PROBLEM
Report the lines of the material that carry the string "datapath".

====== INPUT MATERIAL ======

**design/flow/run.sh**
```bash
#!/bin/bash
# OpenROAD 26Q1-2900-gdf79404cd8, Yosys 0.63+post, stock flow scripts
make -C /OpenROAD-flow-scripts/flow DESIGN_CONFIG=/design/flow/config.mk WORK_HOME=/design/flow/orfs finish
```
**design/flow/config.mk**
```make
export PLATFORM = sky130hd
export DESIGN_NAME = circuit
export DESIGN_NICKNAME = circuit
export VERILOG_FILES = /design/flow/design.v
export SDC_FILE = /design/flow/constraint.sdc
export NUM_CORES = 4
export LEC_CHECK = 1
export CORE_UTILIZATION = 50
```
**design/flow/constraint.sdc**
```tcl
current_design circuit

set clk_period 2.7
set clk_io_pct 0.2

create_clock -name clk0 -period $clk_period [get_ports {clk}]

set non_clock_inputs [all_inputs -no_clocks]
set_input_delay [expr $clk_period * $clk_io_pct] -clock clk0 $non_clock_inputs
set_output_delay [expr $clk_period * $clk_io_pct] -clock clk0 [all_outputs]
```
**design/flow/design.v**
```verilog
module adder_12bit
(
    input[11:0] a, b,
    output[11:0] out
);
    wire[12:0] full_out;
    assign full_out = a + b;
    assign out = full_out[11:0];
endmodule
module adder_7bit
(
    input[6:0] a, b,
    output[6:0] out
);
    assign out = a+ b;
endmodule
module buffer_1_4
(
    input clk,
    input rst,
    input ld,
    input[1:0] col,
    input[7:0] data_in,
    output[31:0] data_out
);
    reg[7:0] buffer[0:3];
    integer i, j;
    always@ (posedge clk or posedge rst)
    begin
        if(rst)
        begin
            for(i = 0; i < 4; i = i + 1)
            begin
                buffer[i] = 8'b0;
            end
        end
        else if(ld)
            buffer[col] = data_in;
    end
    assign data_out = {buffer[0], buffer[1],
        buffer[2], buffer[3]};
endmodule
module buffer_4_16
(
    input clk,
    input rst,
    input shift_en,
    input ld,
    input[1:0] row,
    input[1:0] col,
    input[3:0] table_index,
    input[31:0] data_in,
    output reg[127:0] data_out
);
    reg[7:0] buffer[0:3][0:15];
    integer i, j;
    always@ (posedge clk or posedge rst)
    begin
        if(rst)
        begin
            for(i = 0; i < 4; i = i + 1)
            begin
                for(j = 0; j < 16; j = j + 1)
                begin
                    buffer[i][j] = 8'b0;
                end
            end
        end
        else if(ld)
        begin
            buffer[row][{col[1:0], 2'b00}] = data_in[31:24];
            buffer[row][{col[1:0], 2'b00} + 1] = data_in[23:16];
            buffer[row][{col[1:0], 2'b00} + 2] = data_in[15:8];
            buffer[row][{col[1:0], 2'b00} + 3] = data_in[7:0];
        end
        else if(shift_en)
        begin
            for(j = 0; j < 16; j = j + 1)
            begin
                for(i = 0; i < 3; i = i + 1)
                begin
                    buffer[i][j] = buffer[i + 1][j];
                end
            end
        end
    end
    assign data_out = {buffer[0][table_index - 3], buffer[0][table_index - 2],
        buffer[0][table_index - 1], buffer[0][table_index],
        buffer[1][table_index - 3], buffer[1][table_index - 2],
        buffer[1][table_index - 1], buffer[1][table_index],
        buffer[2][table_index - 3], buffer[2][table_index - 2],
        buffer[2][table_index - 1], buffer[2][table_index],
        buffer[3][table_index - 3], buffer[3][table_index - 2],
        buffer[3][table_index - 1], buffer[3][table_index]};
endmodule
module circuit
(
    input clk, rst,
    input[6:0] x, y, z,
    input[31:0] mem_out,
    output[6:0] mem_index,
    output[31:0] mem_in,
    output mem_wr,
    output done
);
    wire x_sel, y_sel, z_sel, filt_ld, 
        filt_count_en, filt_cout, input_count_en,
        input_en, input_j_cout, x_en, y_en,
        z_en, tab_count_ld, table_ld, calc_done,
        count_13_en, mac_ld, filt_row_sel,
        calc_count_en, wr_count_en, write_buf_ld, shift_en,
        write_mem_cout, table_cout, mac_rst, wr_data_sel,
        in_count_en, in_count_ld, it_ends;
    wire[1:0] mem_in_sel, input_i_sel;
    datapath my_datapath(x, y, z ,clk, rst, x_sel,
        y_sel, z_sel, x_en, y_en, z_en, filt_ld,
        tab_count_ld, table_ld, filt_count_en,
        filt_row_sel, input_count_en, input_en,
        count_13_en, mac_ld, calc_count_en, wr_count_en,
        write_buf_ld, mac_rst, wr_data_sel, shift_en,
        in_count_en, in_count_ld,
        input_i_sel, mem_in_sel, mem_out, mem_index,
        mem_in, filt_cout, input_j_cout, calc_done,
        write_mem_cout, it_ends, table_cout);
    controller my_controller(clk, rst, filt_cout, 
        input_j_cout, calc_done, write_mem_cout, table_cout,
        it_ends, x_sel, y_sel, z_sel, filt_ld, filt_count_en,
        filt_row_sel, tab_count_ld, table_ld, input_count_en,
        input_en, mac_ld, count_13_en, calc_count_en,
        wr_count_en, write_buf_ld, input_i_sel, x_en, y_en,
        z_en, mem_in_sel, mem_wr, mac_rst, wr_data_sel, shift_en,
        in_count_en, in_count_ld, done);
endmodule
module controller
(
    input clk,
    input rst,
    input filt_cout,
    input input_j_cout,
    input calc_done,
    input write_mem_cout,
    input table_cout,
    input it_ends,
    output reg x_sel, y_sel, z_sel,
    output reg filt_ld,
    output reg filt_count_en,
    output reg filt_row_sel,
    output reg tab_count_ld,
    output reg table_ld,
    output reg input_count_en,
    output reg input_en,
    output reg mac_ld,
    output reg count_13_en,
    output reg calc_count_en,
    output reg wr_count_en,
    output reg write_buf_ld,
    output reg[1:0] input_i_sel,
    output reg x_en, y_en, z_en,
    output reg[1:0] mem_in_sel,
    output reg mem_wr,
    output reg mac_rst,
    output reg wr_data_sel,
    output reg shift_en,
    output reg in_count_en,
    output reg in_count_ld,
    output reg done
);
    parameter [4:0]
        state0 = 5'b00000,
        state1 = 5'b00001,
        state2 = 5'b00010,
        state3 = 5'b00011,
        state4 = 5'b00100,
        state5 = 5'b00101,
        state6 = 5'b00110,
        state7 = 5'b00111,
	    state8 = 5'b01000,
        state9 = 5'b01001,
        state10 = 5'b01010,
        state11 = 5'b01011,
        state12 = 5'b01100,
        state13 = 5'b01101,
        state14 = 5'b01110,
        state15 = 5'b01111,
        state16 = 5'b10000,
        state17 = 5'b10001;
    reg [4:0] ps = state0;
    reg [4:0] ns;
    always@(ps or filt_cout or input_j_cout or
        calc_done or write_mem_cout or
        table_cout or it_ends)
    begin
        ns = state0;
        case (ps)
            state0: ns = state1;
            state1: ns = filt_cout? state2 : state1;
            state2: ns = input_j_cout? state3 : state2;
	        state3: ns = input_j_cout? state4 : state3;
            state4: ns = input_j_cout? state5 : state4;
            state5: ns = input_j_cout? state6 : state5;
            state6: ns = state7;
            state7: ns = state8;
	        state8: ns = calc_done ? state9 : state8;
            state9: ns = write_mem_cout ? state12 :
                it_ends ? state16 : state10;
            state10: ns = table_cout ? state15
                : state11;
            state11: ns = state7;
            state12: ns = it_ends ? state16 : state13;
            state13: ns = it_ends ? state17 : state14;
            state14: ns = table_cout ? state15 : state11;
            state15: ns = state5;
            state16: ns = state13;
            state17: ns = state17;
        endcase
    end
    always @(ps) 
    begin
        {x_sel, y_sel, z_sel, x_en, y_en, z_en,
        mem_in_sel, filt_ld, filt_count_en, input_en,
        input_count_en, tab_count_ld, table_ld, calc_count_en,
        input_i_sel, mac_ld, count_13_en,
        wr_count_en, write_buf_ld, mac_rst, in_count_en,
        in_count_ld, mem_wr, shift_en} = 26'b0;
        case (ps)
            state0: {x_sel, y_sel, z_sel, x_en,
                y_en, z_en, filt_row_sel,
                in_count_ld} = 8'b1_1_1_1_1_1_0_1;
            state1: {mem_in_sel, filt_ld,
                filt_count_en, y_sel, y_en} = 6'b01_1_1_0_1;
            state2: {mem_in_sel, input_en, input_i_sel,
                input_count_en, x_sel, x_en} = 8'b00_1_00_1_0_1;
            state3: {mem_in_sel, input_en, input_i_sel,
                input_count_en, x_sel, x_en} = 8'b00_1_01_1_0_1;
            state4: {mem_in_sel, input_en, input_i_sel,
                input_count_en, x_sel, x_en} = 8'b00_1_10_1_0_1;
            state5: {mem_in_sel, input_en, input_i_sel,
                input_count_en, x_sel, x_en} = 8'b00_1_11_1_0_1;
            state6: {tab_count_ld, wr_data_sel} = 2'b1_0;
            state7: {table_ld, filt_row_sel, z_sel, mac_rst} = 4'b1_1_0_1;
	        state8: {mac_ld, calc_count_en} = 2'b11;
            state9: write_buf_ld = 1'b1;
            state10: wr_count_en = 1'b1;
            state11: count_13_en = 1'b1;
            state12: wr_count_en = 1'b1;
            state13: {mem_in_sel, mem_wr} = 3'b10_1;
            state14: z_en = 1'b1;
            state15: {in_count_en, input_i_sel,
                table_ld, shift_en} = 5'b1_11_1_1;
            state16: wr_data_sel = 1'b1;
            state17: done = 1'b1;
        endcase
    end
    always @(posedge clk, posedge rst)
    begin
        if(rst)
            ps <= state0;
        else
            ps <= ns;
    end
endmodule
module counter_2bit
(
    input clk,
    input rst,
    input en,
    output reg[1:0] data_out,
    output cout
);
    always@ (posedge clk or posedge rst)
    begin
        if(rst)
            data_out = 0;
        else if(en)
            data_out = data_out + 1;
        else
            data_out = data_out;
    end
    assign cout = &data_out;
endmodule
module counter_4bit
(
    input clk,
    input rst,
    input en,
    input ld,
    input[3:0] data_in,
    output reg[3:0] data_out,
    output cout
);
    always@ (posedge clk or posedge rst)
    begin
        if(rst)
            data_out = 4'b0;
        else if(ld)
            data_out = data_in;
        else if(en)
            data_out = data_out + 1;
        else
            data_out = data_out;
    end
    assign cout = &data_out;
endmodule
module datapath
(
    input[6:0] x, y, z,
    input clk, rst,
    input x_sel, y_sel, z_sel,
    input x_en, y_en, z_en,
    input filt_ld,
    input tab_count_ld,
    input table_ld,
    input filt_count_en,
    input filt_row_sel,
    input input_count_en, 
    input input_en,
    input count_13_en,
    input mac_ld,
    input calc_count_en,
    input wr_count_en,
    input write_buf_ld,
    input mac_rst,
    input wr_data_sel,
    input shift_en,
    input in_count_en,
    input in_count_ld,
    input[1:0] input_i_sel,
    input[1:0] mem_in_sel,
    input[31:0] mem_out,
    output[6:0] mem_index,
    output[31:0] mem_in,
    output filt_cout,
    output input_j_cout,
    output calc_done,
    output write_mem_cout,
    output it_ends,
    output table_cout
);
    wire[6:0] x_pc_out, y_pc_out, z_pc_out;
    wire[7:0] out_filter, out_table, mac_out;
    wire[11:0] full_mac_out;
    wire[1:0] filt_count_out, out_input_j,
        table_row, table_col,
        filt_row, wr_buff_col;
    wire[31:0] mem_in0, mem_in1;
    wire[127:0] input_out;
    wire[3:0] table_index, in_count_out;
    wire in_cout;
    pc x_pc(clk, rst, x_en, x, x_sel, x_pc_out);
    pc y_pc(clk, rst, y_en, y, y_sel, y_pc_out);
    pc z_pc(clk, rst, z_en, z, z_sel, z_pc_out);
    mux_7bit_3_1 mem_in_mux(x_pc_out, y_pc_out,
        z_pc_out, mem_in_sel, mem_index);
    counter_2bit filt_counter(clk, rst, filt_count_en,
        filt_count_out, filt_cout);
    mux_2bit_2_1 filt_row_mux(filt_count_out, table_row,
        filt_row_sel, filt_row);
    filter_buffer filt_buff(clk, rst, filt_ld,
        filt_row, table_col, mem_out, out_filter);
    counter_2bit input_count_j(clk, rst, input_count_en,
        out_input_j, input_j_cout);
    buffer_4_16 input_buffer(clk, rst, shift_en, input_en,
        input_i_sel, out_input_j, table_index, mem_out, input_out);
    counter_4bit input_counter(clk, rst, in_count_en,
    in_count_ld, 4'b0011, in_count_out, in_cout); 
    counter_4bit table_counter(clk, rst, count_13_en,
        tab_count_ld, 4'b0011, table_index, table_cout);
    table_buffer input_table(clk, rst, table_ld, table_row,
        table_col, input_out, out_table);
    counter_2bit table_j_counter(clk, rst, calc_count_en,
        table_col, table_j_cout);
    counter_2bit table_i_counter(clk, rst, table_j_cout,
        table_row, table_i_cout);
    mac my_mac(clk, mac_rst, out_filter, out_table,
        mac_ld, full_mac_out);
    assign calc_done = (table_i_cout & table_j_cout);
    counter_2bit write_mem_counter(clk, rst, wr_count_en,
        wr_buff_col, write_mem_cout);
    assign mac_out = full_mac_out[11:4];
    buffer_1_4 write_buffer(clk, rst, write_buf_ld,
        wr_buff_col, mac_out, mem_in0);
    assign mem_in1 = {mem_in0[31:24], 24'b0};
    mux_32bit_2_1 wr_data_mux(mem_in0, mem_in1,
        wr_data_sel, mem_in);
    assign it_ends = table_cout & in_cout;
endmodule
module filter_buffer
(
    input clk,
    input rst,
    input ld,
    input[1:0] row,
    input[1:0] col,
    input[31:0] data_in,
    output[7:0] data_out
);
    reg[7:0] buffer[0:3][0:3];
    integer i, j;
    always@ (posedge clk or posedge rst)
    begin
        if(rst)
        begin
            for(i = 0; i < 4; i = i + 1)
            begin
                for(j = 0; j < 4; j = j + 1)
                begin
                    buffer[i][j] = 8'b0;
                end
            end
        end
        else if(ld)
        begin
            buffer[row][0] = data_in[31:24];
            buffer[row][1] = data_in[23:16];
            buffer[row][2] = data_in[15:8];
            buffer[row][3] = data_in[7:0];
        end
    end
    assign data_out = buffer[row][col];
endmodule
module mac
(
    input clk, rst,
    input[7:0] i0, i1,
    input ld,
    output[11:0] out_data
);
    wire[7:0] mult_out;
    wire[11:0] add_out, reg_out;
    multiplier_8bit multiplier(i0, i1, mult_out);
    adder_12bit adder(reg_out, {4'b0, mult_out}, add_out);
    reg_12bit my_reg(clk, rst, ld, add_out, reg_out);
    assign out_data = reg_out;
endmodule
module multiplier_8bit
(
    input[7:0] a, b,
    output[7:0] out
);
    wire[15:0] full_out;
    assign full_out = a * b;
    assign out = full_out[15:8];
endmodule
module mux_2bit_2_1
(
    input[1:0] i0, i1,
    input sel, 
    output [1:0]y
);
	assign y = sel ? i1 : i0;
endmodule
module mux_32bit_2_1
(
    input[31:0] i0,
    input[31:0] i1,
    input sel, 
    output[31:0] y
);
	assign y = sel ? i1 : i0;
endmodule
module mux_7bit_2_1
(
    input[6:0] i0,
    input[6:0] i1,
    input sel, 
    output[6:0] y
);
	assign y = sel ? i1 : i0;
endmodule
module mux_7bit_3_1
(
    input[6:0] i0,
    input[6:0] i1,
    input[6:0] i2,
    input[1:0] sel, 
    output[6:0] y
);
	assign y = (sel==2'b00) ? i0 :
        (sel==2'b01) ? i1 : i2;
endmodule
module pc
(
    input clk, rst, en,
    input[6:0] input_data,
    input sel,
    output[6:0] out
);
    wire[6:0] adder_out, mux_out, reg_out;
    adder_7bit adder(reg_out, 7'b0000001, adder_out);
    mux_7bit_2_1 mux2_1(adder_out, input_data, sel, mux_out);
    reg_7bit my_reg(clk, rst, en, mux_out, reg_out);
    assign out = reg_out;
endmodule
module reg_12bit
(
    input clk,
    input rst,
    input ld,
    input[11:0] in,
    output reg[11:0] out
);
    always@ (posedge clk or posedge rst)
        begin
            if(rst)
	     	    out = 0;
            else if(ld)
                out = in;
            else
                out = out;
        end
endmodule
module reg_7bit
(
    input clk,
    input rst,
    input ld,
    input[6:0] in,
    output reg[6:0] out
);
    always@ (posedge clk or posedge rst)
        begin
            if(rst)
	     	    out = 0;
            else if(ld)
                out = in;
            else
                out = out;
        end
endmodule
module table_buffer
(
    input clk,
    input rst,
    input ld,
    input[1:0] row,
    input[1:0] col,
    input[127:0] data_in,
    output[7:0] data_out
);
    reg[7:0] buffer[0:3][0:3];
    integer i, j;
    always@ (posedge clk or posedge rst)
    begin
        if(rst)
        begin
            for(i = 0; i < 4; i = i + 1)
            begin
                for(j = 0; j < 4; j = j + 1)
                begin
                    buffer[i][j] = 8'b0;
                end
            end
        end
        else if(ld)
        begin
            {buffer[0][0], buffer[0][1], buffer[0][2],
                buffer[0][3], buffer[1][0], buffer[1][1],
                buffer[1][2], buffer[1][3], buffer[2][0],
                buffer[2][1], buffer[2][2], buffer[2][3],
                buffer[3][0], buffer[3][1], buffer[3][2],
                buffer[3][3]} = data_in;
        end
    end
    assign data_out = buffer[row][col];
endmodule
```
==> flow_metrics.tcl <==
# flow metrics
set metrics [dict create \
    status "stopped before the end" \
    stop_stage "5_1_grt" \
    tool.error "[ERROR GRT-0116] Global routing finished with congestion. Check the congestion regions in the DRC Viewer." \
    yosys.area.top_type "dfrtp_1" \
    placement.io_buffers 94 \
    syn_inst 7756 \
    yosysChipArea_um2 62500 \
    grt_overflow 1483 \
    cts_buffers 97 \
    postCtsHoldBufs 0 \
    grt_pass1_wl_um 798000 \
    synth-edff-count 0 \
    rows 129 \
    synth-cells-yosys 7756 \
    synth.distinct_cells 95 \
    synthesis.area_um2 62500 \
    yosysWarnings 16 \
    track_usage_pct 91.3 \
    dp_hpwl_um 354000 \
    pre_cts_ws_ns -4.62 \
    ff_type "dfrtp_1" \
    h-tree-depth 3 \
    synth.area.top_cells "dfrtp_1 34%, nand2_1 7.1%, a22oi_1 6.6%, a21oi_1 5.4%, a221oi_1 4.9%" \
    top_area_share_pct 34.3 \
    grt_max_degree 88 \
    syn_area_per_cell_um2 8.06 \
    dieWidth_um 356 \
    clk_path_buf_depth 3 \
    unclocked_pins 2 \
    die_h_um 356 \
    fp_util_pct 50.5 \
    synthArstFlopShare_pct 99.8 \
    clockRootBuffer "clkbuf_16" \
    grt_pass1_vias 96400 \
    ys.flops 858 \
    ios 96 \
    gp_routability_congestion 1.47 \
    untimed_endpoints 2 \
]
[kinds of logic after synthesis]
| logic type | Yosys count | share of synthesized area (%) |
|---|---|---|
| compound gates | 3155 | 34.7 |
| xor+xnor | 47 | 0.682 |
| mux | 307 | 5.30 |
| fa+ha+maj | 110 | 2.63 |
| simple gates | 2190 | 15.4 |
| latches | 2 | 0.0480 |
| flops | 856 | 34.3 |
| other cells | 1 | 0.00600 |
| buf+inv | 1088 | 6.95 |
[layer usage]
metal  GRT overflow  global-route usage (%)
met1            223                    93.7
met2            489                    97.1
met3            313                    87.4
met4            403                    84.1
met5             55                    70.2
[metrics by stage]
stage / cell area (µm²) / total power [µW] / cells / util (%) / setup TNS (ns)
after global placement: 76900 / 21600 / 10000 / 62.1 / -124.69
after detailed placement: 76900 / 21800 / 10000 / 62.1 / -127.19
after CTS: 88400 / 38000 / 10500 / 71.4 / -94.94
after floorplan: 62700 / 18400 / 7756 / - / -8038.60
[cell usage after synthesis, drive strengths merged (120+ instances only)]
| library cell | number |
|---|---|
| o22ai | 197 |
| a22o | 282 |
| o21ai | 608 |
| a22oi | 552 |
| nand4 | 157 |
| clkbuf | 712 |
| a221oi | 350 |
| nand3 | 128 |
| mux2 | 187 |
| a21oi | 681 |
| a222oi | 148 |
| mux2i | 120 |
| dfrtp | 856 |
| nor2 | 417 |
| nand2 | 1180 |
| buf | 292 |
[repair_timing]
item                                    4_1_cts
resized                                    1040
hold endpoints to repair                      0
gates cloned                                 12
setup buffers                               389
pin swaps                                   469
endpoints found under the setup margin      326
No activity file was given, so power comes from the tool's default toggle rates.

======

WRITTEN ANSWER
    datapath my_datapath(x, y, z ,clk, rst, x_sel,
module datapath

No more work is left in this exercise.